On May 10th, Prof. CHENG Liming and Prof. ZHU Rongrong, from the Laboratory of Spinal Cord Injury Regeneration and Repair，which is the key laboratory of the Ministry of Education, Tongji Hospital Affiliated to Tongji University, published a paper online titled "Deep learning-based predictive identification of neural stem cell differentiation" in Nature Communications. （Editors’ Highlights in ‘Stem cells’ area,https://www.nature.com/collections/pkgztbmgly）

The differentiation of neural stem cells (NSCs) into neurons is proposed to be critical in devising potential cell-based therapeutic strategies for central nervous system (CNS) diseases, however, the determination and prediction of differentiation is complex and not yet clearly established, especially at the early stage. The research hypothesizes that deep learning could extract minutiae from large-scale datasets, and present a deep neural network model for predictable reliable identification of NSCs fate. Remarkably, using only bright field images without artificial labelling, our model is surprisingly effective at identifying the differentiated cell types, even as early as 1 day of culture. Moreover, they approach showcases superior precision and robustness in designed independent test scenarios involving various inducers, including neurotrophins, hormones, small molecule compounds and even nanoparticles, suggesting excellent generalizability and applicability.
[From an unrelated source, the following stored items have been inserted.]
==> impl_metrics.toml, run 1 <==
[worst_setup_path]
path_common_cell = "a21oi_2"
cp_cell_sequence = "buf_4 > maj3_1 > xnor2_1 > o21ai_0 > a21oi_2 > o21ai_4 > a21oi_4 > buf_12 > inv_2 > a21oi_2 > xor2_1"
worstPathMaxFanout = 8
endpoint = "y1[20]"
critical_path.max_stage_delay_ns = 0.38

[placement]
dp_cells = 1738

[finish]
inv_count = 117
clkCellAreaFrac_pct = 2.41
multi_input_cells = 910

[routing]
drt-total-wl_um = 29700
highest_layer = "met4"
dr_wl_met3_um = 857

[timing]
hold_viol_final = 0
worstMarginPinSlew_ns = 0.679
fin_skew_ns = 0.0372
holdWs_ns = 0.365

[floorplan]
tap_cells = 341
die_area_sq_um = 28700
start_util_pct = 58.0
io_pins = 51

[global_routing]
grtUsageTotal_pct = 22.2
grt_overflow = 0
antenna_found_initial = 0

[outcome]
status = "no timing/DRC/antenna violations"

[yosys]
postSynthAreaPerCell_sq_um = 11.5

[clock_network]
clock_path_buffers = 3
What follows belongs to an exercise in optimizing a design on an open flow for small area, a short achievable clock period and few clock cycles; a production flow would make more cautious choices. The RTL was checked by simulation tests, not by an equivalence proof against the original design. Power and IR drop assume default switching activity.

==> flow/config.mk <==
export PLATFORM = sky130hd
export DESIGN_NAME = alu
export DESIGN_NICKNAME = alu
export VERILOG_FILES = /design/flow/design.v
export SDC_FILE = /design/flow/constraint.sdc
export NUM_CORES = 4
export LEC_CHECK = 0
export CAP_MARGIN = 20
export CORE_MARGIN = 2
export CORE_UTILIZATION = 35
export SLEW_MARGIN = 20
==> flow/constraint.sdc <==
create_clock -name core_clock -period 15.2 [get_ports {clk}]
set_input_delay 3.0400 -clock core_clock [delete_from_list [all_inputs] [get_ports {clk}]]
set_output_delay 3.0400 -clock core_clock [all_outputs]
set_load 0.01 [all_outputs]
==> flow/design.v <==
module ieee754_decoder(
    input mode_fp,               
    input [31:0] fp_a,           
    input [31:0] fp_b,           
    output wire sign_a,          
    output wire sign_b,          
    output reg [7:0] exp_a,      
    output reg [7:0] exp_b,      
    output reg [22:0] mant_a,    
    output reg [22:0] mant_b,    
    output wire is_nan_a,        
    output wire is_nan_b,        
    output wire is_inf_a,        
    output wire is_inf_b,        
    output wire is_zero_a,       
    output wire is_zero_b,       
    output wire is_denorm_a,     
    output wire is_denorm_b      
);
    localparam SP_EXP_MAX = 8'hFF;
    localparam HP_EXP_MAX = 5'h1F;
    localparam SP_EXP_BIAS = 127;
    localparam HP_EXP_BIAS = 15;
    wire [7:0] sp_exp_a, sp_exp_b;
    wire [22:0] sp_mant_a, sp_mant_b;
    assign sign_a = mode_fp ? fp_a[31] : fp_a[15];   
    assign sign_b = mode_fp ? fp_b[31] : fp_b[15];
    assign sp_exp_a = fp_a[30:23];
    assign sp_exp_b = fp_b[30:23];
    assign sp_mant_a = fp_a[22:0];
    assign sp_mant_b = fp_b[22:0];
    wire [4:0] hp_exp_a, hp_exp_b;
    wire [9:0] hp_mant_a, hp_mant_b;
    assign hp_exp_a = fp_a[14:10];   
    assign hp_exp_b = fp_b[14:10];
    assign hp_mant_a = fp_a[9:0];    
    assign hp_mant_b = fp_b[9:0];
    always @(*) begin
        if (mode_fp) begin
            exp_a = sp_exp_a;
            exp_b = sp_exp_b;
            mant_a = sp_mant_a;
            mant_b = sp_mant_b;
        end else begin
            exp_a = (hp_exp_a == 5'b0) ? 8'b0 : (hp_exp_a == 5'h1F) ? 8'hFF : hp_exp_a - HP_EXP_BIAS + SP_EXP_BIAS;
            exp_b = (hp_exp_b == 5'b0) ? 8'b0 : (hp_exp_b == 5'h1F) ? 8'hFF : hp_exp_b - HP_EXP_BIAS + SP_EXP_BIAS;
            mant_a = {hp_mant_a, 13'b0};
            mant_b = {hp_mant_b, 13'b0};
        end
    end
    wire sp_zero_a, sp_denorm_a, sp_inf_a, sp_nan_a;
    wire hp_zero_a, hp_denorm_a, hp_inf_a, hp_nan_a;
    assign sp_zero_a = (sp_exp_a == 8'b0) && (sp_mant_a == 23'b0);
    assign sp_denorm_a = (sp_exp_a == 8'b0) && (sp_mant_a != 23'b0);
    assign sp_inf_a = (sp_exp_a == 8'hFF) && (sp_mant_a == 23'b0);
    assign sp_nan_a = (sp_exp_a == 8'hFF) && (sp_mant_a != 23'b0);
    assign hp_zero_a = (hp_exp_a == 5'b0) && (hp_mant_a == 10'b0);
    assign hp_denorm_a = (hp_exp_a == 5'b0) && (hp_mant_a != 10'b0);
    assign hp_inf_a = (hp_exp_a == 5'h1F) && (hp_mant_a == 10'b0);
    assign hp_nan_a = (hp_exp_a == 5'h1F) && (hp_mant_a != 10'b0);
    wire sp_zero_b, sp_denorm_b, sp_inf_b, sp_nan_b;
    wire hp_zero_b, hp_denorm_b, hp_inf_b, hp_nan_b;
    assign sp_zero_b = (sp_exp_b == 8'b0) && (sp_mant_b == 23'b0);
    assign sp_denorm_b = (sp_exp_b == 8'b0) && (sp_mant_b != 23'b0);
    assign sp_inf_b = (sp_exp_b == 8'hFF) && (sp_mant_b == 23'b0);
    assign sp_nan_b = (sp_exp_b == 8'hFF) && (sp_mant_b != 23'b0);
    assign hp_zero_b = (hp_exp_b == 5'b0) && (hp_mant_b == 10'b0);
    assign hp_denorm_b = (hp_exp_b == 5'b0) && (hp_mant_b != 10'b0);
    assign hp_inf_b = (hp_exp_b == 5'h1F) && (hp_mant_b == 10'b0);
    assign hp_nan_b = (hp_exp_b == 5'h1F) && (hp_mant_b != 10'b0);
    assign is_zero_a = mode_fp ? sp_zero_a : hp_zero_a;
    assign is_zero_b = mode_fp ? sp_zero_b : hp_zero_b;
    assign is_denorm_a = mode_fp ? sp_denorm_a : hp_denorm_a;
    assign is_denorm_b = mode_fp ? sp_denorm_b : hp_denorm_b;
    assign is_inf_a = mode_fp ? sp_inf_a : hp_inf_a;
    assign is_inf_b = mode_fp ? sp_inf_b : hp_inf_b;
    assign is_nan_a = mode_fp ? sp_nan_a : hp_nan_a;
    assign is_nan_b = mode_fp ? sp_nan_b : hp_nan_b;
endmodule
module ieee754_encoder(
    input mode_fp,               
    input sign,                  
    input [7:0] exp,            
    input [22:0] mant,          
    output reg [31:0] fp_result  
);
    localparam SP_EXP_BIAS = 127;
    localparam HP_EXP_BIAS = 15;
    reg [4:0] hp_exp;
    reg [9:0] hp_mant;
    reg [8:0] temp_exp;
    always @(*) begin
        if (mode_fp) begin
            fp_result = {sign, exp, mant};
        end else begin
            if (exp == 8'b0) begin
                hp_exp = 5'b0;  
            end else if (exp == 8'hFF) begin
                hp_exp = 5'h1F;  
            end else begin
                temp_exp = exp - SP_EXP_BIAS + HP_EXP_BIAS;
                if (temp_exp <= 0) begin
                    hp_exp = 5'b0;  
                end else if (temp_exp >= 5'h1F) begin
                    hp_exp = 5'h1F;  
                end else begin
                    hp_exp = temp_exp[4:0];
                end
            end
            hp_mant = mant[22:13];
            fp_result = {16'b0, sign, hp_exp, hp_mant};
        end
    end
endmodule
What follows belongs to an exercise in optimizing a design on an open flow for small area; a production flow would make more cautious choices.
Function was checked by simulation only, so behaviour that the tests miss may differ from the original.
Power and IR drop assume default switching activity.

==> flow/design.v (excerpt) <==
module alu_exec_top (
    input  logic        clk,
    input  logic        rst,             
    input  logic [31:0] immediate,
    input  logic [31:0] operandA,
    input  logic [31:0] operandB,
    input  logic [1:0]  sourceSelect,
    input  logic [1:0]  aluControl,
    output logic [31:0] result,
    output logic [1:0]  compareResult,
    output logic        overflow
);
logic [31:0] imm_q, opa_q, opb_q;
logic [1:0]  sel_q, ctl_q;
logic [31:0] selA, selB;
logic [31:0] alu_result;
logic [1:0]  alu_compare;
logic        alu_overflow;
always_ff @(posedge clk) begin
    if (rst) begin
        imm_q <= 32'h0;
        opa_q <= 32'h0;
        opb_q <= 32'h0;
        sel_q <= 2'b00;
        ctl_q <= 2'b00;
    end else begin
        imm_q <= immediate;
        opa_q <= operandA;
        opb_q <= operandB;
        sel_q <= sourceSelect;
        ctl_q <= aluControl;
    end
end
ALUSourceSelect aluss (
    .immediate(imm_q),
    .operandA(opa_q),
    .operandB(opb_q),
    .sourceSelect(sel_q),
    .resultA(selA),
    .resultB(selB)
);
ALU alu (
    .operandA(selA),
    .operandB(selB),
    .aluControl(ctl_q),
    .result(alu_result),
    .compareResult(alu_compare),
    .overflow(alu_overflow)
);
always_ff @(posedge clk) begin
    if (rst) begin
        result        <= 32'h0;
        overflow      <= 1'b0;
        compareResult <= 2'b00;
    end else if (ctl_q == 2'b10) begin
        compareResult <= alu_compare;
    end else begin
        result        <= alu_result;
        overflow      <= alu_overflow;
    end
end
endmodule
Size: about 1500 cells after synthesis, roughly 140 I/O pins.
Settings: LEC_CHECK=0, CAP_MARGIN=10, CORE_MARGIN=2, CORE_UTILIZATION=70, CTS_BUF_LIST=sky130_fd_sc_hd__clkbuf_8, SLEW_MARGIN=10; clock period 9.0 ns.
standard.sh (not shown) runs the stock make flow with config.mk's settings and CLKGATE_MAP_FILE= SYNTH_SCRIPT=/design/flow/synth_recipe.tcl, a recipe that flattens the netlist after the stock synthesis.
==> flow/flow/run.sh <==
#!/bin/bash
# Own layout flow: the standard ORFS flow (standard.sh) with these changes:
#  - Yosys's synth runs without its quick "abc -fast" pre-mapping (SYNTH_ARGS=-noabc),
#    so the full adders that extract_fa finds keep the polarity the RTL gives them and
#    need no inverters between them;
#  - the final ABC mapping uses flow/abc_area_nf.script (one area-recovering &nf
#    mapping pass) instead of ORFS's abc_speed.script; flow/synth_abc.tcl is
#    synth_recipe.tcl with that one substitution;
#  - ports are buffered with sky130_fd_sc_hd__buf_1 instead of the delay buffer
#    buffer_ports picks by default.
# Each step's full output goes to a log file in the folder this runs in.
set -euo pipefail
W=$PWD
bash standard.sh SYNTH_ARGS=-noabc SYNTH_SCRIPT=$W/flow/synth_abc.tcl \
  ABC_SCRIPT_OVERRIDE=$W/flow/abc_area_nf.script \
  "BUFFER_PORTS_ARGS=-buffer_cell sky130_fd_sc_hd__buf_1" finish > flow_make.log 2>&1
==> flow/flow/abc_area_nf.script <==
&get -n
&st
&dch
&nf -p -R 1000
&put
buffer -c
topo
stime -c
upsize -c
dnsize -c
==> flow/flow/synth_abc.tcl <==
# The standard synthesis script (synth_recipe.tcl), with the final ABC mapping
# run with the script named by ABC_SCRIPT_OVERRIDE instead of ORFS's abc_speed.script.
proc synth {args} { yosys synth -nofsm -noshare {*}$args }
proc abc {args} {
  set i [lsearch -exact $args -script]
  if { $i >= 0 && [info exists ::env(ABC_SCRIPT_OVERRIDE)] } {
    lset args [expr { $i + 1 }] $::env(ABC_SCRIPT_OVERRIDE)
  }
  yosys abc {*}$args
}
source $::env(SCRIPTS_DIR)/synth.tcl
# left out here: clear keep_hierarchy, flatten, clean up, hide names made inside functions, write 1_2_yosys.v
The first run ran to the end with no violations.
Then changed:
Settings changed: CAP_MARGIN 10 to 0, CORE_UTILIZATION 70 to 60, CTS_BUF_LIST sky130_fd_sc_hd__clkbuf_8 to sky130_fd_sc_hd__clkbuf_8 sky130_fd_sc_hd__clkbuf_16, SLEW_MARGIN 10 to 0.
Outcome: Sequential cell count does not change; clock-buffer cell count is unchanged; total power went up by about 5.5%; cell count went up by about 2.6%; global-route usage went down by 4.3 points.
Then changed:
--- a/flow/flow/run.sh
+++ b/flow/flow/run.sh
@@ -8,0 +9,2 @@
+#  - after global routing, ORFS's power recovery (RECOVER_POWER=100) downsizes gates
+#    on paths with positive slack;
@@ -16 +18 @@
-  "BUFFER_PORTS_ARGS=-buffer_cell sky130_fd_sc_hd__buf_1" finish > flow_make.log 2>&1
+  "BUFFER_PORTS_ARGS=-buffer_cell sky130_fd_sc_hd__buf_1" RECOVER_POWER=100 finish > flow_make.log 2>&1
Settings changed: CAP_MARGIN 0 to 10, SLEW_MARGIN 0 to 10.
After rerunning:
- Now the flow reached the layout checks and failed them: capacitance limit, slew limit
- non-clock buffer count does not change
- cell count is unchanged
- synthesized cell count is unchanged
- design area hardly moves
- wire length barely changes
- sequential power barely changes
Then changed:
--- a/flow/flow/run.sh
+++ b/flow/flow/run.sh
@@ -9,2 +8,0 @@
-#  - after global routing, ORFS's power recovery (RECOVER_POWER=100) downsizes gates
-#    on paths with positive slack;
@@ -18 +16 @@
-  "BUFFER_PORTS_ARGS=-buffer_cell sky130_fd_sc_hd__buf_1" RECOVER_POWER=100 finish > flow_make.log 2>&1
+  "BUFFER_PORTS_ARGS=-buffer_cell sky130_fd_sc_hd__buf_1" finish > flow_make.log 2>&1
- Now the flow completed without violations
- routed wire length stays flat
- sequential share of layout area barely changes
- synthesized cell count does not change
- design area is about the same
- non-clock buffer count stays the same
- critical path depth is higher by 1
- combinational power hardly moves

old:
alu_exec_top again, from the RTL that the note above started with.
Design alu_exec_top, start of the top module:
module alu_exec_top (
    input  logic        clk,
    input  logic        rst,             
    input  logic [31:0] immediate,
    input  logic [31:0] operandA,
    input  logic [31:0] operandB,
    input  logic [1:0]  sourceSelect,
    input  logic [1:0]  aluControl,
    output logic [31:0] result,
    output logic [1:0]  compareResult,
    output logic        overflow
);
logic [31:0] imm_q, opa_q, opb_q;
logic [1:0]  sel_q, ctl_q;
logic [31:0] selA, selB;
logic [31:0] alu_result;
logic [1:0]  alu_compare;
logic        alu_overflow;
always_ff @(posedge clk) begin
    if (rst) begin
        imm_q <= 32'h0;
        opa_q <= 32'h0;
        opb_q <= 32'h0;
        sel_q <= 2'b00;
        ctl_q <= 2'b00;
    end else begin
        imm_q <= immediate;
        opa_q <= operandA;
        opb_q <= operandB;
        sel_q <= sourceSelect;
        ctl_q <= aluControl;
    end
end
ALUSourceSelect aluss (
    .immediate(imm_q),
    .operandA(opa_q),
    .operandB(opb_q),
    .sourceSelect(sel_q),
    .resultA(selA),
    .resultB(selB)
);
ALU alu (
    .operandA(selA),
    .operandB(selB),
    .aluControl(ctl_q),
    .result(alu_result),
    .compareResult(alu_compare),
    .overflow(alu_overflow)
);
always_ff @(posedge clk) begin
    if (rst) begin
        result        <= 32'h0;
        overflow      <= 1'b0;
        compareResult <= 2'b00;
    end else if (ctl_q == 2'b10) begin
        compareResult <= alu_compare;
    end else begin
        result        <= alu_result;
        overflow      <= alu_overflow;
    end
end
endmodule
clock: 9.0 ns
lec_check: 0
cap_margin: 10
core_margin: 2
core_utilization: 80
cts_buf_list: sky130_fd_sc_hd__clkbuf_8
slew_margin: 10
==> flow/flow/run.sh <==
#!/bin/bash
# Own layout flow: the standard ORFS flow (standard.sh) with these changes:
#  - Yosys's synth runs without its quick "abc -fast" pre-mapping (SYNTH_ARGS=-noabc),
#    so the full adders that extract_fa finds keep the polarity the RTL gives them and
#    need no inverters between them;
#  - the final ABC mapping uses flow/abc_area_nf.script (one area-recovering &nf
#    mapping pass) instead of ORFS's abc_speed.script; flow/synth_abc.tcl is
#    synth_recipe.tcl with that one substitution;
#  - ports are buffered with sky130_fd_sc_hd__buf_1 instead of the delay buffer
#    buffer_ports picks by default.
# Each step's full output goes to a log file in the folder this runs in.
set -euo pipefail
W=$PWD
bash standard.sh SYNTH_ARGS=-noabc SYNTH_SCRIPT=$W/flow/synth_abc.tcl \
  ABC_SCRIPT_OVERRIDE=$W/flow/abc_area_nf.script \
  "BUFFER_PORTS_ARGS=-buffer_cell sky130_fd_sc_hd__buf_1" finish > flow_make.log 2>&1
Scripts as last shown in full above: flow/flow/abc_area_nf.script, flow/flow/synth_abc.tcl
old ended with every stage complete and zero timing, DRC or antenna violations.
Here is what was changed in the inputs of new compared with old.
- CTS_BUF_LIST changed from sky130_fd_sc_hd__clkbuf_8 to sky130_fd_sc_hd__clkbuf_8 sky130_fd_sc_hd__clkbuf_16
- CORE_UTILIZATION changed from 80 to 70
## What came out
- The lower post-layout worst setup margin came out of old.
- There was hardly any difference in worst hold slack between new and old.
- new finished every step from synthesis to the final layout, and the layout passed the timing, DRC and antenna checks.
- new: combinational group share of total power 4.7 points below old
- new reports its slowest library cell on the worst path as sky130_fd_sc_hd__a21boi_1 while old reports sky130_fd_sc_hd__mux2i_1.
- Sort new and old by placed cell area, ascending, and old comes first.

alu_exec_top, a different RTL version from the one above (not shown whole).
Size: roughly 140 flip-flops, roughly 140 I/O pins.
==> flow/design.v (excerpt) <==
module alu_exec_top (
    input  logic        clk,
    input  logic        rst,             
    input  logic [31:0] immediate,
    input  logic [31:0] operandA,
    input  logic [31:0] operandB,
    input  logic [1:0]  sourceSelect,
    input  logic [1:0]  aluControl,
    output logic [31:0] result,
    output logic [1:0]  compareResult,
    output logic        overflow
);
logic [31:0] imm_q, opa_q, opb_q;
logic [1:0]  sel_q, ctl_q;
logic [31:0] selA, selB;
logic [31:0] alu_result;
logic [1:0]  alu_compare;
logic        alu_overflow;
always_ff @(posedge clk) begin
    if (rst) begin
        imm_q <= 32'h0;
        opa_q <= 32'h0;
        opb_q <= 32'h0;
        sel_q <= 2'b00;
        ctl_q <= 2'b00;
    end else begin
        imm_q <= immediate;
        opa_q <= operandA;
        opb_q <= operandB;
        sel_q <= sourceSelect;
        ctl_q <= aluControl;
    end
end
ALUSourceSelect aluss (
    .immediate(imm_q),
    .operandA(opa_q),
    .operandB(opb_q),
    .sourceSelect(sel_q),
    .resultA(selA),
    .resultB(selB)
);
ALU alu (
    .operandA(selA),
    .operandB(selB),
    .aluControl(ctl_q),
    .result(alu_result),
    .compareResult(alu_compare),
    .overflow(alu_overflow)
);
always_ff @(posedge clk) begin
    if (rst) begin
        result        <= 32'h0;
        overflow      <= 1'b0;
        compareResult <= 2'b00;
    end else if (ctl_q == 2'b10) begin
        compareResult <= alu_compare;
    end else begin
        result        <= alu_result;
        overflow      <= alu_overflow;
    end
end
endmodule
export LEC_CHECK = 0
export CAP_MARGIN = 0
export CORE_MARGIN = 2
export CORE_UTILIZATION = 65
export SLEW_MARGIN = 0
create_clock -name core_clock -period 9.0 [get_ports {clk}]
==> flow/flow/run.sh <==
#!/bin/bash
# Own layout flow: the standard ORFS flow (standard.sh) with two changes:
#  - Yosys's synth runs without its quick "abc -fast" pre-mapping (SYNTH_ARGS=-noabc),
#    so the full adders that extract_fa finds keep the polarity the RTL gives them and
#    need no inverters between them (the final ABC mapping still runs as usual);
#  - ports are buffered with sky130_fd_sc_hd__buf_1 instead of the delay buffer
#    buffer_ports picks by default.
# Each step's full output goes to a log file in the folder this runs in.
set -euo pipefail
bash standard.sh SYNTH_ARGS=-noabc "BUFFER_PORTS_ARGS=-buffer_cell sky130_fd_sc_hd__buf_1" finish > flow_make.log 2>&1
Next try:
==> flow/run.sh (new file) <==
#!/bin/bash
# synth_recipe.tcl (not shown) runs the flow's synth.tcl, then flattens the netlist and writes it again
# the make line also repeats each setting of config.mk as NAME=value (left out here)
make -C /OpenROAD-flow-scripts/flow DESIGN_CONFIG=/design/flow/config.mk WORK_HOME=/design/flow/orfs CLKGATE_MAP_FILE= SYNTH_SCRIPT=/design/flow/synth_recipe.tcl finish
- CAP_MARGIN: 0 -> 20
- CORE_UTILIZATION: 65 -> 40
- SLEW_MARGIN: 0 -> 20
removed: flow/flow/run.sh
removed: flow/standard.sh
Effect: Global-route usage came out lower by 13 points. Worst setup slack is worse by 0.11 ns. Sequential power barely changes. Die area came out higher by 72%. Synthesized area came out higher by 6.9%. Wire length came out higher by 21%.
Next try:
- ABC_AREA: default -> 1
- CAP_MARGIN: 20 -> 0
- CORE_UTILIZATION: 40 -> 65
- SLEW_MARGIN: 20 -> 0
What happened: Now the flow finished with max-capacitance violations left. Count of clock-buffer cells in the layout goes down by 1. Die area shrinks by well over a third. Area after synthesis increases by a few percent. Combinational power fell by about a fifth. Sequential share of layout area went up by 1.4 points. Power goes down by roughly a tenth.

[what the ideal ports hide]
The results above use ideal ports. As a check the final layouts listed here were re-extracted and re-timed, cells and wires unchanged. Step 1: set_driving_cell puts a clkbuf_16 on clk and a buf_2 on each other input, an assumption about the parent block. Step 2 also shifts input and output timing later by t, the mid clock arrival at the registers, as if the neighbouring blocks saw the same clock. Slacks: no drivers / after step 1 / after step 2; pairs: no drivers / after step 1.
| run | t, ns | setup WS [ns] | worst slew at a driven data input, ns |
|---|---|---|---|
| the first run of note 1 | 0.499 | 0.476 / 0.476 / 0.476 | 0.03 |
| the second run of note 1 | 0.477 | 0.601 / 0.601 / 0.601 | 0.03 |
| the third run of note 1 | 0.477 | 0.566 / 0.566 / 0.566 | 0.03 |
| the fourth run of note 1 | 0.477 | 0.601 / 0.601 / 0.601 | 0.03 |
| old | 0.516 | 0.222 / 0.222 / 0.222 | 0.05 |
| new | 0.475 | 0.459 / 0.459 / 0.459 | 0.03 |
| the first run of note 3 | 0.470 | 0.280 / 0.280 / 0.280 | 0.06 |
| the second run of note 3 | 0.512 | 0.171 / 0.171 / 0.171 | 0.05 |
| the third run of note 3 | 0.482 | 0.496 / 0.496 / 0.496 | 0.05 |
ZHU Yanjing from Affiliated Tongji Hospital and HUANG Ruiqi, PhD of School of Medicine, are co-first authors of the paper. Prof. CHENG Liming and Prof. ZHU Rongrong are co-corresponding authors. The research provides an advanced tool for the identification of NSC fate; this model has the key features of high precision, a low false positive rate, speed, wide applicability, simple operation and cost-effectiveness. This could be a convenient and well-suited method to investigate the unknown effects of substances on NSCs and rapidly predict potential therapeutic molecules and drugs to promote neural regeneration in CNS diseases.